EU sync service issue

Major Resolved View vendor source →

Xink experienced a major incident on February 26, 2024 affecting Outlook Add-in, lasting —. The incident has been resolved; the full update timeline is below.

Started
Feb 26, 2024, 11:33 AM UTC
Resolved
Feb 26, 2024, 11:33 AM UTC
Duration
Detected by Pingoru
Feb 26, 2024, 11:33 AM UTC

Affected components

Outlook Add-in

Update timeline

  1. investigating Feb 26, 2024, 10:04 AM UTC

    A subset of EU clients reported an issue with their add-in and client Xink app, receiving an error while composing email. We are currently investigation this issue.

  2. resolved Feb 26, 2024, 11:33 AM UTC

    This incident has been resolved. RCA will be provide in Postmortem once investigation complete.

  3. postmortem Feb 26, 2024, 03:02 PM UTC

    # RCA: Regex Timeout Issue \(.NET\) in Sync Service **Summary:** Xink uses a .NET regex component for pattern search in signature templates. A high performant compiled regex have a safety timeout parameter that is used to protect from inefficient expressions or malformed data.

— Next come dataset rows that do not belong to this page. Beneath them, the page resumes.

<file path="flow/design.v">
module VbsGenerator_es23(
    input wire  clk,
    input wire  clkEnable,
    output reg  sync,
    output wire pixel,
    input wire[10:0] addr,
    input wire[7:0] dataIn,
    input wire      strobe,
    input wire      write,
    output reg[7:0] dataOut
);
    parameter LINE_COUNT = 313;
    reg[7:0] hCounter = 0;  
    reg[8:0] vCounter = 0;
    initial begin
        sync = 1;
    end
    reg [7:0] memory[0:2047];
    reg xRange = 0;
    reg yRange = 0;
    reg[7:0] xCounter = 0;
    reg[7:0] yCounter = 0;
    reg[7:0] shiftReg = 0;
    assign pixel = shiftReg[7];
    wire[10:0] videoAddr = {yCounter[7:1], xCounter[6:3]};
    wire loadShiftReg = xRange & yRange & xCounter[2:0] == 0;
    always @(posedge clk) begin
        if (clkEnable & strobe) begin
            if (write) begin
                memory[addr] <= dataIn;
            end
            else begin
                dataOut <= memory[addr];
            end
        end
    end
    always @(posedge clk) begin
        if (clkEnable) begin
            hCounter <= hCounter + 1'b1;
            if (hCounter == 1
               | (hCounter == 15 && vCounter != 0 && vCounter != 3)
            ) begin
                sync <= ~sync;
            end
            shiftReg <= {shiftReg[6:0], 1'b0};
            if (yRange) begin
                if (hCounter == 80) begin
                    xRange <= 1;
                    xCounter <= 0;
                end
                if (xRange) begin
                    if (loadShiftReg) begin
                        shiftReg <= ~memory[videoAddr];
                    end
                    if (xCounter == 7'b1111_111) begin
                        xRange <= 0;
                        if (yCounter == 8'b1111_1111) begin
                            yRange <= 0;
                        end
                        else begin
                            yCounter <= yCounter + 1'b1;
                        end
                    end
                    else begin
                        xCounter <= xCounter + 1'b1;
                    end
                end
            end
            if (hCounter == {8{1'b1}}) begin
                if (vCounter != LINE_COUNT - 1) begin
                    vCounter <= vCounter + 1'b1;
                    if (vCounter == 43) begin
                        yRange <= 1;
                        yCounter <= 0;
                    end
                end
                else begin
                    vCounter <= 0;
                end
            end
        end
    end
endmodule
</file>
<file path="flow/run.sh">
#!/bin/bash
# OpenROAD 26Q1-2900-gdf79404cd8, Yosys 0.63+post, stock flow scripts
make -C /OpenROAD-flow-scripts/flow DESIGN_CONFIG=/design/flow/config.mk WORK_HOME=/design/flow/orfs finish
</file>
<file path="flow/config.mk">
export PLATFORM = sky130hd
export DESIGN_NAME = VbsGenerator_es23
export DESIGN_NICKNAME = VbsGenerator_es23
export VERILOG_FILES = /design/flow/design.v
export SDC_FILE = /design/flow/constraint.sdc
export NUM_CORES = 4
export LEC_CHECK = 1
export CORE_UTILIZATION = 50
export SYNTH_MEMORY_MAX_BITS = 65536
</file>
<file path="flow/constraint.sdc">
current_design VbsGenerator_es23

set clk_period 376.1
set clk_io_pct 0.2

create_clock -name clk0 -period $clk_period [get_ports {clk}]

set non_clock_inputs [all_inputs -no_clocks]
set_input_delay [expr $clk_period * $clk_io_pct] -clock clk0 $non_clock_inputs
set_output_delay [expr $clk_period * $clk_io_pct] -clock clk0 [all_outputs]
</file>
==> qor.log <==
INFO  outcome        outcome=complete, but fails checks
INFO  outcome        violations=max-capacitance violations, max-slew violations
INFO  worst_setup_path required=377.21ns
INFO  timing         timing.max_slew.rel_slack=-14.1%
INFO  route          antenna_violating_nets_post_route=0
INFO  route          drt-pass1-iter-count=7
INFO  timing         timing.final.crit_period=84.30ns
INFO  cells_and_area final-instance-count-excl-fill=62546
INFO  yosys          yosys-mux-area-fraction=25.0%
INFO  yosys          ys_ff=16436
INFO  worst_setup_path worst_path_max_delay_cell=sky130_fd_sc_hd__nand4_1
INFO  min_path       min-delay-start=sync
INFO  worst_setup_path reg_to_reg_critical_path_endpoint=shiftReg[1]
INFO  worst_setup_path critical_path.endpoint_type=flop
INFO  worst_setup_path cp_common_cell=sky130_fd_sc_hd__buf_4
INFO  yosys          yosys.area_share.aoi=5.09%
INFO  power_and_ir_drop combPwrFrac=8.3%
INFO  clock_tree     number_of_buffers_between_clock_root_and_the_deepest_sink=6
INFO  floorplan      core_region_area=1.50mm²
INFO  grt            first_pass_grt_wire_length=4170000µm
INFO  timing         timing.final.max_slew_violations=41
INFO  cells_and_area final_cell_mix=16436 x sky130_fd_sc_hd__edfxtp_1, 7552 x sky130_fd_sc_hd__mux4_2, 3031 x sky130_fd_sc_hd__buf_4
INFO  floorplan      floorplan.core_util=50.2%
INFO  power_and_ir_drop p_leak=0.263µW
INFO  floorplan      die.size.y=1230µm
INFO  yosys          yosys-stat-area=0.754mm²
INFO  placed_design  port_buffers=32
INFO  yosys          yosysSeqAreaShare=65.4%
INFO  clock_tree     cts.reportedPaths.clkPinSlew=0.06ns
INFO  yosys          synthesis.area=0.754mm²
INFO  min_path       hold_path_depth=1
INFO  yosys          ys.warnings.count=1
INFO  yosys          ys_sh_xor=0.0197%
INFO  floorplan      fp-row-count=450
INFO  worst_setup_path timing.critical_path.cells=buf_16 -> buf_4 -> buf_4 -> buf_4 -> buf_4 -> buf_4 -> buf_4 -> buf_4 -> buf_4 -> buf_4 -> mux4_2 -> a22oi_1 -> nand4_1 -> a22oi_1 -> buf_4 -> nand4_1 -> buf_4 -> a22oi_1 -> nand4_1
INFO  grt            number_of_antenna_violations_at_the_first_check_in_global_routing=481
INFO  min_path       min-delay-path-class=flop to flop
INFO  clock_tree     tritoncts.num_buffers=1806
INFO  yosys          synthDistinctLibCells=80
INFO  worst_setup_path path_buffers=12
INFO  worst_setup_path path_depth=19
INFO  floorplan      chip_area=1.51mm²
INFO  clock_tree     cts_hold_buf=0
INFO  clock_tree     worst_skew_pair.late_latency=1.45ns
INFO  timing         max_freq=11.9MHz
INFO  worst_setup_path critical-path-top-delay-family=buffers and inverters
INFO  route          drc_viols=0
INFO  timing         unrepaired_setup_endpoints_after_global_routing=false
INFO  timing         finalSetupTns=0ns
INFO  route          wl_per_cell=49.5µm
INFO  power_and_ir_drop ir_worst_vdd=4.61µV
INFO  cells_and_area areaGrowthSynthToFinish=12.5%
INFO  cells_and_area mostFrequentLayoutCell=sky130_fd_sc_hd__edfxtp_1
INFO  floorplan      num_io_pins=33
INFO  route          drtIter0Drc=36971
INFO  timing         finClkSkew=0.115ns
INFO  power_and_ir_drop power_density=4.81mW/mm²
INFO  timing         setup_viol=0
INFO  clock_tree     cts.repair_timing.setup_buffer_count=0
INFO  placed_design  finalWeightedCongestion=1.02
INFO  route          detailed_route_via_count=454416
INFO  clock_tree     clk_root_buffer_cell=sky130_fd_sc_hd__clkbuf_16
INFO  placed_design  detailed_placement_hpwl=2090000µm
INFO  timing         worst_slew_pin_slew=1.71ns
INFO  worst_setup_path critPathMaxFanout=38
INFO  route          viasPerCell=7.27
INFO  power_and_ir_drop netSwitchingFraction=23.8%
INFO  floorplan      die_width=1230µm
INFO  grt            grt_pass1_vias=495973
INFO  yosys          edf_count=16436
INFO  yosys          largest_cells_by_area_after_synthesis=sky130_fd_sc_hd__edfxtp_1 65%, sky130_fd_sc_hd__mux4_2 23%, sky130_fd_sc_hd__a22oi_1 2.7%
INFO  yosys          ys.flop_type=sky130_fd_sc_hd__edfxtp_1
INFO  run            maxCapViolCount=8
INFO  worst_setup_path r2r_start=xCounter[3]
INFO  route          drt_wl_total=3100000µm
INFO  cells_and_area logic_area=0.246mm²
INFO  worst_setup_path worst_setup_path_start_kind=input pin
INFO  yosys          synthesis.area_per_instance=19.5µm²
INFO  grt            global_route.overflow_total=0
INFO  clock_tree     ctsResizeCount=0
INFO  worst_setup_path worstSetupPathType=input pin to flop
INFO  worst_setup_path critical_path.max_stage_delay=0.93ns
INFO  yosys          synthSimpleGateAreaFrac=2.39%
INFO  yosys          top_area_cell=sky130_fd_sc_hd__edfxtp_1
INFO  worst_setup_path depth_of_the_worst_register_to_register_path=19
INFO  cells_and_area number_of_fillers_in_the_final_layout=109115
INFO  timing         post_route_fraction_of_the_period_consumed_by_the_critical_path=22.4%
INFO  yosys          synth-cells-yosys=38688
INFO  cells_and_area post_route_cells_drive_above_1_share=32.2%
INFO  min_path       end_of_the_worst_hold_path=sync
INFO  clock_tree     cts_max_level=7
INFO  power_and_ir_drop pwr-share-clk=42.4%
INFO  clock_tree     cts_tree=built
INFO  worst_setup_path worst_ep_arrival_time=85.42ns
INFO  yosys          synthTopLogicFamily=multiplexers
INFO  power_and_ir_drop p_seq_share=49.4%
INFO  placed_design  place.detailed.instances=58265
INFO  clock_tree     clock-sinks=16436
INFO  power_and_ir_drop power.switching=972µW
INFO  yosys          synth-adder-area-share=0.0133%
INFO  cells_and_area layout.area.seq=0.494mm²
INFO  timing         timing.final.hold_violations=0
INFO  power_and_ir_drop p_int=3110µW
INFO  grt            pin_count_of_the_biggest_net_entering_global_routing=136
INFO  yosys          post_synth_inst_count=38688
INFO  worst_setup_path regToRegSetupSlack=366.39ns
INFO  run            openroad.warnings=87
INFO  yosys          ys_async_sr_fraction=0%
INFO  yosys          synth.top_cell.area_share=65.4%
INFO  grt            grt_util_all_layers=46.4%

The problem stemmed from the .NET framework's behavior, specifically highlighted in issue #54747 on [GitHub](https://github.com/dotnet/runtime/issues/54747). Despite the issue being closed without a resolution, it persisted and caused overload problems for our sync service. ‌ **Impact:** The regex timeout issue resulted in sync service overload, leading to performance degradation and service disruptions for our clients. This impacted the reliability and responsiveness of our signature template sync service, affecting user experience and productivity. ‌ **Mitigation:** To address the issue and prevent future occurrences, we quickly took proactive measures to reduce the default timeout parameter significantly. This adjustment helped resolve the overload problem permanently, restoring system stability and performance. ‌ **Conclusion:** The regex timeout issue presented a significant challenge for our system, impacting performance and user experience. Through proactive mitigation measures and adaptive solutions, we were able to address the issue effectively and restore system stability. Moving forward, we remain committed to continuously monitoring and optimizing system performance to deliver a reliable and responsive user experience.